Source data
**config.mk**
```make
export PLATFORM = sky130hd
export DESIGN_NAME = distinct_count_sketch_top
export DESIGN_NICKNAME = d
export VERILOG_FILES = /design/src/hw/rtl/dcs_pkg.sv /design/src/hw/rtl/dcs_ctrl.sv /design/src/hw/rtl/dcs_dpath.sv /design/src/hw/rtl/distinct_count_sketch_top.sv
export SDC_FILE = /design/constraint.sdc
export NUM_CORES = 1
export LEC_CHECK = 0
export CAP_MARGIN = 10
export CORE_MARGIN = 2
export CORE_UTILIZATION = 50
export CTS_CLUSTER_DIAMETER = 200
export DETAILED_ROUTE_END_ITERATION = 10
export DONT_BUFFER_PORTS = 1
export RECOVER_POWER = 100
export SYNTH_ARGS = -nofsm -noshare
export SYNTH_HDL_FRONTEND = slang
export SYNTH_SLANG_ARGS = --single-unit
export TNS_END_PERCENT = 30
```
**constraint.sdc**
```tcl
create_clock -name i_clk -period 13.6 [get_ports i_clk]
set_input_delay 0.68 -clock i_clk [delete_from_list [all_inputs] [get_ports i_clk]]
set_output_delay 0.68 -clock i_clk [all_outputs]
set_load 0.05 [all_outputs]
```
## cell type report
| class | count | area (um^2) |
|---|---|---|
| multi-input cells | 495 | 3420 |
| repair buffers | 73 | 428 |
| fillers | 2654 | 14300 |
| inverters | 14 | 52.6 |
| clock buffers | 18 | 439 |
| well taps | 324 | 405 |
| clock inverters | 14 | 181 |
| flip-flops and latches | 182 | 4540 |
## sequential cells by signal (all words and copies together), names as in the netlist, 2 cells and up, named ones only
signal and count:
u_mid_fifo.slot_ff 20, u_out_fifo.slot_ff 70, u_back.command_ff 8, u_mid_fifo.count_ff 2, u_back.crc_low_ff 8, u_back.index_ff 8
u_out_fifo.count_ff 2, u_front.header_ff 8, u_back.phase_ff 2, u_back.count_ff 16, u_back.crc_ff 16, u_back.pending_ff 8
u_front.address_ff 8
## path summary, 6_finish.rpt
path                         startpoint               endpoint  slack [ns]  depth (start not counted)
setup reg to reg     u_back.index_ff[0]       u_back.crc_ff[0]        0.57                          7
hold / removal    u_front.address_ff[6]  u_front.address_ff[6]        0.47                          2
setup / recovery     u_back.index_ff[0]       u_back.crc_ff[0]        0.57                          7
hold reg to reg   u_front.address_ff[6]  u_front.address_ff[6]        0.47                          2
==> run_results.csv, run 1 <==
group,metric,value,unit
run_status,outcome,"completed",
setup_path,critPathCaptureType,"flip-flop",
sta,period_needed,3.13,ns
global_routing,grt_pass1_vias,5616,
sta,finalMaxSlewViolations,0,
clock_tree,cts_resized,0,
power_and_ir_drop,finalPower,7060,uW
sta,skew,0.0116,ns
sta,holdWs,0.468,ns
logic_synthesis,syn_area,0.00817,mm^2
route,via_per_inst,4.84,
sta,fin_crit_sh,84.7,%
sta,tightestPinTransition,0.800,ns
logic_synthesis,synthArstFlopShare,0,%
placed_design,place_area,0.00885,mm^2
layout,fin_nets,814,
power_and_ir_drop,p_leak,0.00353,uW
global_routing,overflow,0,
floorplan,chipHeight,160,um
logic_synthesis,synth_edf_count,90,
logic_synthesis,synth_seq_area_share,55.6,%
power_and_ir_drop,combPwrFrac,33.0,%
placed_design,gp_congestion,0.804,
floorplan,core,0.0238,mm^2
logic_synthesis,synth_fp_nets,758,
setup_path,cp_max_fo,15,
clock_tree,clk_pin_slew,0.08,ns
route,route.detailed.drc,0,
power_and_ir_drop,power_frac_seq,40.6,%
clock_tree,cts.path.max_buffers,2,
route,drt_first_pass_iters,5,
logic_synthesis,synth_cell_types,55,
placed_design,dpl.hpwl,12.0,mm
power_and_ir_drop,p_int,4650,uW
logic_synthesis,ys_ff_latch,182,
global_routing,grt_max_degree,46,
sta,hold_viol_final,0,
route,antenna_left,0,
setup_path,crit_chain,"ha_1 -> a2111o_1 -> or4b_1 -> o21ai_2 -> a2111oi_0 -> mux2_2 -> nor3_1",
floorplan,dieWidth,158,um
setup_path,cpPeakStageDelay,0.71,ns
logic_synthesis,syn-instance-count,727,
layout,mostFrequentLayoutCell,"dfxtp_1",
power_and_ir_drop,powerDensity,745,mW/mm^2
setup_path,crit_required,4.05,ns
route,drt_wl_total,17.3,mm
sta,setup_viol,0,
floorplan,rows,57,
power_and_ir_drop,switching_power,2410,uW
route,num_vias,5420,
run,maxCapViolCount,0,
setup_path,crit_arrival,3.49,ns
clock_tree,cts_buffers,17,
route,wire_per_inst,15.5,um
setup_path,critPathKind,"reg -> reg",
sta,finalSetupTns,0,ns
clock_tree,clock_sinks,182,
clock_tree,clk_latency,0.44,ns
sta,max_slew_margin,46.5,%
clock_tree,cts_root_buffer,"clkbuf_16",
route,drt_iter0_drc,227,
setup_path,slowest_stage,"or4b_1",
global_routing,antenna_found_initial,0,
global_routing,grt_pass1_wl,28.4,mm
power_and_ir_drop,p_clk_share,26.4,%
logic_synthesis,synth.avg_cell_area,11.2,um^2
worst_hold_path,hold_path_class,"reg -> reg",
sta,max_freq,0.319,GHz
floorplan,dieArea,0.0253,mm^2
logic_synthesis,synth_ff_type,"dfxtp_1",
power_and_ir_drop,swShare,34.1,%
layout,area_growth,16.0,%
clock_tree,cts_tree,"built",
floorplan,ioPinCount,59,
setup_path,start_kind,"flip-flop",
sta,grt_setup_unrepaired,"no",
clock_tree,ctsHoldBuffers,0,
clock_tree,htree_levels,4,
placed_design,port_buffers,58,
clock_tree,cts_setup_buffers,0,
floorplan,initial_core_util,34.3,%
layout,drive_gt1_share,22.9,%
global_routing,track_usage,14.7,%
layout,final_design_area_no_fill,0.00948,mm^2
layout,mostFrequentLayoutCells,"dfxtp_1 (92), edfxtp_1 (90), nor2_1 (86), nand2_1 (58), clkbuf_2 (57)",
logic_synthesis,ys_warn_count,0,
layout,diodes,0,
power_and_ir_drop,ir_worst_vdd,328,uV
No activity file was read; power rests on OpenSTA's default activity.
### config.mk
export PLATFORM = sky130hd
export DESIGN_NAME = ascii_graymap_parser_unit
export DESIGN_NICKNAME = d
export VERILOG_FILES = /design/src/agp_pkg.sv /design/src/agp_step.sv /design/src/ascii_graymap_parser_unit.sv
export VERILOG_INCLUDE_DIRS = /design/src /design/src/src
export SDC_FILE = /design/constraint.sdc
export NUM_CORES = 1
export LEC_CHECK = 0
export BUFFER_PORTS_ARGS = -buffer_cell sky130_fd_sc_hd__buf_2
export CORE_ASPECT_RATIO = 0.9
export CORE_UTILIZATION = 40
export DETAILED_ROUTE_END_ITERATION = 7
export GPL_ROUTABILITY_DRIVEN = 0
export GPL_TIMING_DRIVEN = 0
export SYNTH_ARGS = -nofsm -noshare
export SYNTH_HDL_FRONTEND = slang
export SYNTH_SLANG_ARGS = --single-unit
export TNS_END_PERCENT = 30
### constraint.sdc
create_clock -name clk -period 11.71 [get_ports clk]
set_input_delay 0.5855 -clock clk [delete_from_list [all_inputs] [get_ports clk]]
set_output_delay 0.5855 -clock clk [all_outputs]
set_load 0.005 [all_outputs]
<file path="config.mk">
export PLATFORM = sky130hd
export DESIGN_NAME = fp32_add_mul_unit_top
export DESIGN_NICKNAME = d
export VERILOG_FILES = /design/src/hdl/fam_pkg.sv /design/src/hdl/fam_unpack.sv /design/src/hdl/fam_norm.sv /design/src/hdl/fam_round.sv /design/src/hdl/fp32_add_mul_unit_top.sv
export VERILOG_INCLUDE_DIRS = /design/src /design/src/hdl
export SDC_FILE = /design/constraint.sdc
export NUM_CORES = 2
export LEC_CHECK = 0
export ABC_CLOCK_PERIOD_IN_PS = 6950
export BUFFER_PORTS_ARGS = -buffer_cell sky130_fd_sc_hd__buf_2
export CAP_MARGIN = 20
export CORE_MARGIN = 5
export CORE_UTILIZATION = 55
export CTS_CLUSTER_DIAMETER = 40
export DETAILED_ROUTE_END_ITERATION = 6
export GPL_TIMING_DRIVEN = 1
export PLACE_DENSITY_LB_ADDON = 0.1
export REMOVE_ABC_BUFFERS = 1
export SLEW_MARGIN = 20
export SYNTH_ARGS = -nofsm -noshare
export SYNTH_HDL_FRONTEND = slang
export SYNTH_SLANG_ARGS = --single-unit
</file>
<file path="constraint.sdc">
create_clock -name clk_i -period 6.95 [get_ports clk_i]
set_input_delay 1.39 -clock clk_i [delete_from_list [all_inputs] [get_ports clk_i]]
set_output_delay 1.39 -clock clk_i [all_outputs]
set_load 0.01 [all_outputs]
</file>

* * *

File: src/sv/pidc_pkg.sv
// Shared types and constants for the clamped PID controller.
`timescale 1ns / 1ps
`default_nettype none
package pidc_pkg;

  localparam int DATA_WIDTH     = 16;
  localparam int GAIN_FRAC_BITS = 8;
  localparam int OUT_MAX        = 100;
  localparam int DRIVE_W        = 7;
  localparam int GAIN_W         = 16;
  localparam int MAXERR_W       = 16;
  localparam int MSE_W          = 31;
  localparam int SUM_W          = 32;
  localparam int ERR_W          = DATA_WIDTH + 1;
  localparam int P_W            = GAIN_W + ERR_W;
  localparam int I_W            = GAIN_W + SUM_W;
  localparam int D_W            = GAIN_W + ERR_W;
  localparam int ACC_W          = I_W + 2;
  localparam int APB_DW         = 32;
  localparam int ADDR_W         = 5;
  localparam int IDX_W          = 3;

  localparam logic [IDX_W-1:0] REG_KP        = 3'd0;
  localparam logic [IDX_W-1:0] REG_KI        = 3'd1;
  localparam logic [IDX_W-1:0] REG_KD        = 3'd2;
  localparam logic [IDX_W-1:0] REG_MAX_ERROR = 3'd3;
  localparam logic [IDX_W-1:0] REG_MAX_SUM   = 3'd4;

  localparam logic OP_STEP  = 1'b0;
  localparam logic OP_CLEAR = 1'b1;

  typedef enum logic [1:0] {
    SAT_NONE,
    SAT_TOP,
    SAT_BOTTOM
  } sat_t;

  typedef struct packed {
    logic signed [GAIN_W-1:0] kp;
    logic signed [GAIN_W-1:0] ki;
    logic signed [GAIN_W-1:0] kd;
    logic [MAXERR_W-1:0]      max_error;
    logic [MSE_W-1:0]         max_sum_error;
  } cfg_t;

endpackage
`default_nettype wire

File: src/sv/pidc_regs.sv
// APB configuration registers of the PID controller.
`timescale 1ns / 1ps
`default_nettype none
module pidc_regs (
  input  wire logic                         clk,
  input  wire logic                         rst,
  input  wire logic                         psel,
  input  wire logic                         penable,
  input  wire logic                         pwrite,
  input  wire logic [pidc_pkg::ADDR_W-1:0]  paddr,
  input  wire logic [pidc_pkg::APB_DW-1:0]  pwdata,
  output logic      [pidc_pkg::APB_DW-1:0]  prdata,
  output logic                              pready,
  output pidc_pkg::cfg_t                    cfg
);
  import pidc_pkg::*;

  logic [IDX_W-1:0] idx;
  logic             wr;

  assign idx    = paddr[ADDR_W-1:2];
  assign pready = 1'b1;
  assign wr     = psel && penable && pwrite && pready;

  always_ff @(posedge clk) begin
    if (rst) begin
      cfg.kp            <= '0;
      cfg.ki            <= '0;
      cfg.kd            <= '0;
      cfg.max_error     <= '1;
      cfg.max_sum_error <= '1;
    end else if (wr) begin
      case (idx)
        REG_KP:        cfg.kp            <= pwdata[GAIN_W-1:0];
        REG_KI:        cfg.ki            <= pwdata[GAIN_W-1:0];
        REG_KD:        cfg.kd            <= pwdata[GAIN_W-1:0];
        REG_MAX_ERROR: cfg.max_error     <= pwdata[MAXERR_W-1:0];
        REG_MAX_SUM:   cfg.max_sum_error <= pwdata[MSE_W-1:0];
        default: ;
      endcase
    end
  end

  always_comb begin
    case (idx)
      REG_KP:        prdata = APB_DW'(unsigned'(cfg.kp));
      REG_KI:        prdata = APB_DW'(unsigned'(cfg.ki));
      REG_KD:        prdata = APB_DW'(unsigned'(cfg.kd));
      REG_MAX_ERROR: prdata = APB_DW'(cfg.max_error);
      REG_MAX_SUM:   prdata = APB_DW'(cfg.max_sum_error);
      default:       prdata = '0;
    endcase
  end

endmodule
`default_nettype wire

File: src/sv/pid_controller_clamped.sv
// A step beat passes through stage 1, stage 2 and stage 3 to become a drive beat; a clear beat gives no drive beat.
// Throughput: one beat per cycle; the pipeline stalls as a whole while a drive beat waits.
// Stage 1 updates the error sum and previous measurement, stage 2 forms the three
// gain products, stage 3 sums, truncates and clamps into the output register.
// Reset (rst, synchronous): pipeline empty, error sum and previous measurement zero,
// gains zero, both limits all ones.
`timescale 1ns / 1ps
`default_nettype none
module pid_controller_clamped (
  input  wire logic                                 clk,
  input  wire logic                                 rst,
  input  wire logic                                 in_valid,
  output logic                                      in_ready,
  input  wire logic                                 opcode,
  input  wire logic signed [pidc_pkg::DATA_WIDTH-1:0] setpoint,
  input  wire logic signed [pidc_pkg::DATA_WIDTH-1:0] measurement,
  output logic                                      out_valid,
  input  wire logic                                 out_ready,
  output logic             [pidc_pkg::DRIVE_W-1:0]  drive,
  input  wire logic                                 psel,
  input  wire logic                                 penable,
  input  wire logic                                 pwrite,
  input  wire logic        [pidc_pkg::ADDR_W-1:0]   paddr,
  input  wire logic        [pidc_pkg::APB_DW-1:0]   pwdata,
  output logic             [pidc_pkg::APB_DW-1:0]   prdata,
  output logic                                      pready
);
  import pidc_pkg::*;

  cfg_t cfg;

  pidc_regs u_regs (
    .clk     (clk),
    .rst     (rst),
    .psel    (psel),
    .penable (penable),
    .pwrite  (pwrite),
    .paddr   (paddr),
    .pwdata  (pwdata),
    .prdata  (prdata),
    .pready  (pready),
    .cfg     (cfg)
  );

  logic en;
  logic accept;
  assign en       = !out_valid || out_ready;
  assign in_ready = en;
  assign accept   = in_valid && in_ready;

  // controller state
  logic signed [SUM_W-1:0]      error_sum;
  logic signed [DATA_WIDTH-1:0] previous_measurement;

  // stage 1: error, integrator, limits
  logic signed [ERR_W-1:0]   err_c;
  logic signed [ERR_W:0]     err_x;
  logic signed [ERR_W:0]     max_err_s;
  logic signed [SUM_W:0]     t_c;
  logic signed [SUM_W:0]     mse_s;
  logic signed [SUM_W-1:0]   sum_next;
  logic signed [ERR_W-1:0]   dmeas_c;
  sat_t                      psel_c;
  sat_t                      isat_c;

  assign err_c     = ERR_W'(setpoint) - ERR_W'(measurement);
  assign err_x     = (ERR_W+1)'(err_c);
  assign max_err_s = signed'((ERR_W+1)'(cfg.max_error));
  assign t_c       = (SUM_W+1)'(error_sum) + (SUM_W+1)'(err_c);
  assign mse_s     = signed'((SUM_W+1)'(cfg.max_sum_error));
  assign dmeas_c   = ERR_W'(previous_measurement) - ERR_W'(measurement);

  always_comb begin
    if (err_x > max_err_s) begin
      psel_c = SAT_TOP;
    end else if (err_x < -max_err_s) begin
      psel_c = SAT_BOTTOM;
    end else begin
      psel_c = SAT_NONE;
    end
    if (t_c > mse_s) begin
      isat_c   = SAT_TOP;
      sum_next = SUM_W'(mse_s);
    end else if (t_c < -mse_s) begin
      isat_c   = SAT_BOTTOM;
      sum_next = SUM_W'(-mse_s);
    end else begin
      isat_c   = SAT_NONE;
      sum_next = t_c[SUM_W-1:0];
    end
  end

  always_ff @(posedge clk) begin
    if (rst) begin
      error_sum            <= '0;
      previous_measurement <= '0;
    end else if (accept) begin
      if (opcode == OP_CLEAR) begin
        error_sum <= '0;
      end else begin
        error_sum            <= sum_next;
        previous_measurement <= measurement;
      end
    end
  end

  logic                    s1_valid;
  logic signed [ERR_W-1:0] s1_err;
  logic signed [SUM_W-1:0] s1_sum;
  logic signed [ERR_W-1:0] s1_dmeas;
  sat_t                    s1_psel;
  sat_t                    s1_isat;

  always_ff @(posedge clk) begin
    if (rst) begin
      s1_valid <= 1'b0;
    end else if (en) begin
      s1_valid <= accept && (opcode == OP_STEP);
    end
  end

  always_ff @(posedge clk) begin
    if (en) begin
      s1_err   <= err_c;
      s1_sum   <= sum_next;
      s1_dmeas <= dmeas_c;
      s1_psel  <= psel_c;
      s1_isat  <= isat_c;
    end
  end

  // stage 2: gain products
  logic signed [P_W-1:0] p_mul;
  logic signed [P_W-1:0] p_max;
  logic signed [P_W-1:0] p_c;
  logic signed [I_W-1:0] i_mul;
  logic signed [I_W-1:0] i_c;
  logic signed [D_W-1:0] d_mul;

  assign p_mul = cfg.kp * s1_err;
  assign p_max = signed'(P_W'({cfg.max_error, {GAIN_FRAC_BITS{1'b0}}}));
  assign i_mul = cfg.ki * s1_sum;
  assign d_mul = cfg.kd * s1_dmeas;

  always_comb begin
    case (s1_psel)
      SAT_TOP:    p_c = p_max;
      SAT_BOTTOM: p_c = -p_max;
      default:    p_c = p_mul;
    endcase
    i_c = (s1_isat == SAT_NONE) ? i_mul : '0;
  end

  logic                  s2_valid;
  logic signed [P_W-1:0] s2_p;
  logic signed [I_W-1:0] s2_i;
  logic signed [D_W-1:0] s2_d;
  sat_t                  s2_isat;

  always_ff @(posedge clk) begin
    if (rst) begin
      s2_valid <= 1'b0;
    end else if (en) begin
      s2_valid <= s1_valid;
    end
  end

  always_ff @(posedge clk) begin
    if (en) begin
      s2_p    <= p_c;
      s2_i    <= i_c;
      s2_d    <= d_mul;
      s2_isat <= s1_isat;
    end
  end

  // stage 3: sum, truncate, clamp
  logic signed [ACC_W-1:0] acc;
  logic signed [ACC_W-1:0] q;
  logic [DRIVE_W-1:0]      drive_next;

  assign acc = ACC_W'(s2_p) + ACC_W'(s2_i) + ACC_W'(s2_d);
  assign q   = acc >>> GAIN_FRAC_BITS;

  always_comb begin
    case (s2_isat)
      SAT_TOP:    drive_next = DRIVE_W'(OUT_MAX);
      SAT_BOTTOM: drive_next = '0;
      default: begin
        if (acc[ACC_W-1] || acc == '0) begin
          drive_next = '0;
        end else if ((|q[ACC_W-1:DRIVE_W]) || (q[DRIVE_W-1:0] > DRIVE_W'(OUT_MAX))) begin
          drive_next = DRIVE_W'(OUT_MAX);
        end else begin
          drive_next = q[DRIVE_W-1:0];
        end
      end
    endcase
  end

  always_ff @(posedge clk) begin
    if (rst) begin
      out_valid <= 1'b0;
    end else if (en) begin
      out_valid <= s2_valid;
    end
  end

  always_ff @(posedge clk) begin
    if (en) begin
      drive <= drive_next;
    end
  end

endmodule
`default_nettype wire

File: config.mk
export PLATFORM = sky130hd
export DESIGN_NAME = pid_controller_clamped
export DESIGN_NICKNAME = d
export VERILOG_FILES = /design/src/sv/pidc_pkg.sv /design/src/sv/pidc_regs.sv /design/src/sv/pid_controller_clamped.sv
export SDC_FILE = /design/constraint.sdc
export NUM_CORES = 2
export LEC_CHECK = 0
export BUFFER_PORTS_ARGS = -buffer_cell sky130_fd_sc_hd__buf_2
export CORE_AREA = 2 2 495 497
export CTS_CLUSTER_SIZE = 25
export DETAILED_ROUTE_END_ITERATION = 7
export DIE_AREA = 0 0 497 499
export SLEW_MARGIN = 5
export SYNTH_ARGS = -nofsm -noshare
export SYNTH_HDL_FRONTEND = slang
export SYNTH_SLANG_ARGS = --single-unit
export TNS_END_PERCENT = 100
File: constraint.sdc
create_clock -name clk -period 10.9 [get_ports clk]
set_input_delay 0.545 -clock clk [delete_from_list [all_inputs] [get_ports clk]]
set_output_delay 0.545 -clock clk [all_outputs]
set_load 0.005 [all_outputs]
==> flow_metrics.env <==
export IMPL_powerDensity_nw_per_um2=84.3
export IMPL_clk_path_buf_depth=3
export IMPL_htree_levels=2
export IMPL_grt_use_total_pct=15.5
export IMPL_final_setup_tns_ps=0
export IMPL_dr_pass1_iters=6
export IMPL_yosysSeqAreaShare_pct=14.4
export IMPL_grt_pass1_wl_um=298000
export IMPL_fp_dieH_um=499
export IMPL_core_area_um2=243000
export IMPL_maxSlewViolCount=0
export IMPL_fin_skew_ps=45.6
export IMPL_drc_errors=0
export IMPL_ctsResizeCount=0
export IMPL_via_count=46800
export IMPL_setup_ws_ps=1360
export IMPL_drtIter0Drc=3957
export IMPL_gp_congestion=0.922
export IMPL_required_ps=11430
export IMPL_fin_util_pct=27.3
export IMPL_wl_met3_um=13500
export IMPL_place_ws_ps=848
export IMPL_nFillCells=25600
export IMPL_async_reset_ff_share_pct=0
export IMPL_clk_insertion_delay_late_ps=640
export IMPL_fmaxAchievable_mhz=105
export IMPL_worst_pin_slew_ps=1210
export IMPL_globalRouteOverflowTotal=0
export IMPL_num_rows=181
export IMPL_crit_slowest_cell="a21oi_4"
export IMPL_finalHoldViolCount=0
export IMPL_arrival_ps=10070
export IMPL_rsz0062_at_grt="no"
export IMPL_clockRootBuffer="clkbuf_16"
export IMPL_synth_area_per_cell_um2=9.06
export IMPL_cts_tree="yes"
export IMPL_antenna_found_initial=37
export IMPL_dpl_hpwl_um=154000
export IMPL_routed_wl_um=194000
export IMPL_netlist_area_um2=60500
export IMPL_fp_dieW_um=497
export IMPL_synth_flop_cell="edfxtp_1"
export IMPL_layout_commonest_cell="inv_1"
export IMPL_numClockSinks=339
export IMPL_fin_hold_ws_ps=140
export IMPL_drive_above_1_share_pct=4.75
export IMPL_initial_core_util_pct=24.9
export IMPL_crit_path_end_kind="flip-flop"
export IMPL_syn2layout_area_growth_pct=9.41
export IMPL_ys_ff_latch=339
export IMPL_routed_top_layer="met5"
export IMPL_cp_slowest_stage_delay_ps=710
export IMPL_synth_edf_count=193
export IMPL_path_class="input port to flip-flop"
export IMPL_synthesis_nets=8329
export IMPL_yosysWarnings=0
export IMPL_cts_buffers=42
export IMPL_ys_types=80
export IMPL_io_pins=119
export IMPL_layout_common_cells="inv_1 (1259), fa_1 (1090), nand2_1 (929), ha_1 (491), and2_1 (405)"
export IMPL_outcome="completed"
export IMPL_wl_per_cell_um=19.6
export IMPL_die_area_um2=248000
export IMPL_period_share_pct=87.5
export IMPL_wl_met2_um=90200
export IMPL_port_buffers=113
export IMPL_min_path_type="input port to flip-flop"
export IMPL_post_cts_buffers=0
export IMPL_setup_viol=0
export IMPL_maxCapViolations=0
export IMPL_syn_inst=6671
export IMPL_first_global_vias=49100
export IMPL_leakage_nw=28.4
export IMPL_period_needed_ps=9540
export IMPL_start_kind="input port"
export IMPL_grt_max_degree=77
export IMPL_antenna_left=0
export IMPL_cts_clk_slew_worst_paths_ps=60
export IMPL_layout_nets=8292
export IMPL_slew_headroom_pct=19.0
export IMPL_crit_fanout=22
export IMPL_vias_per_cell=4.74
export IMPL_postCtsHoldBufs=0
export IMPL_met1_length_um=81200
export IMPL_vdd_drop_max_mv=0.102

- Task details
The output should be exactly the lines above from the line containing "## cell type report" to the line containing "182 | 4540 |", inclusive, with no other lines.

- Solution below
## cell type report
| class | count | area (um^2) |
|---|---|---|
| multi-input cells | 495 | 3420 |
| repair buffers | 73 | 428 |
| fillers | 2654 | 14300 |
| inverters | 14 | 52.6 |
| clock buffers | 18 | 439 |
| well taps | 324 | 405 |
| clock inverters | 14 | 181 |
| flip-flops and latches | 182 | 4540 |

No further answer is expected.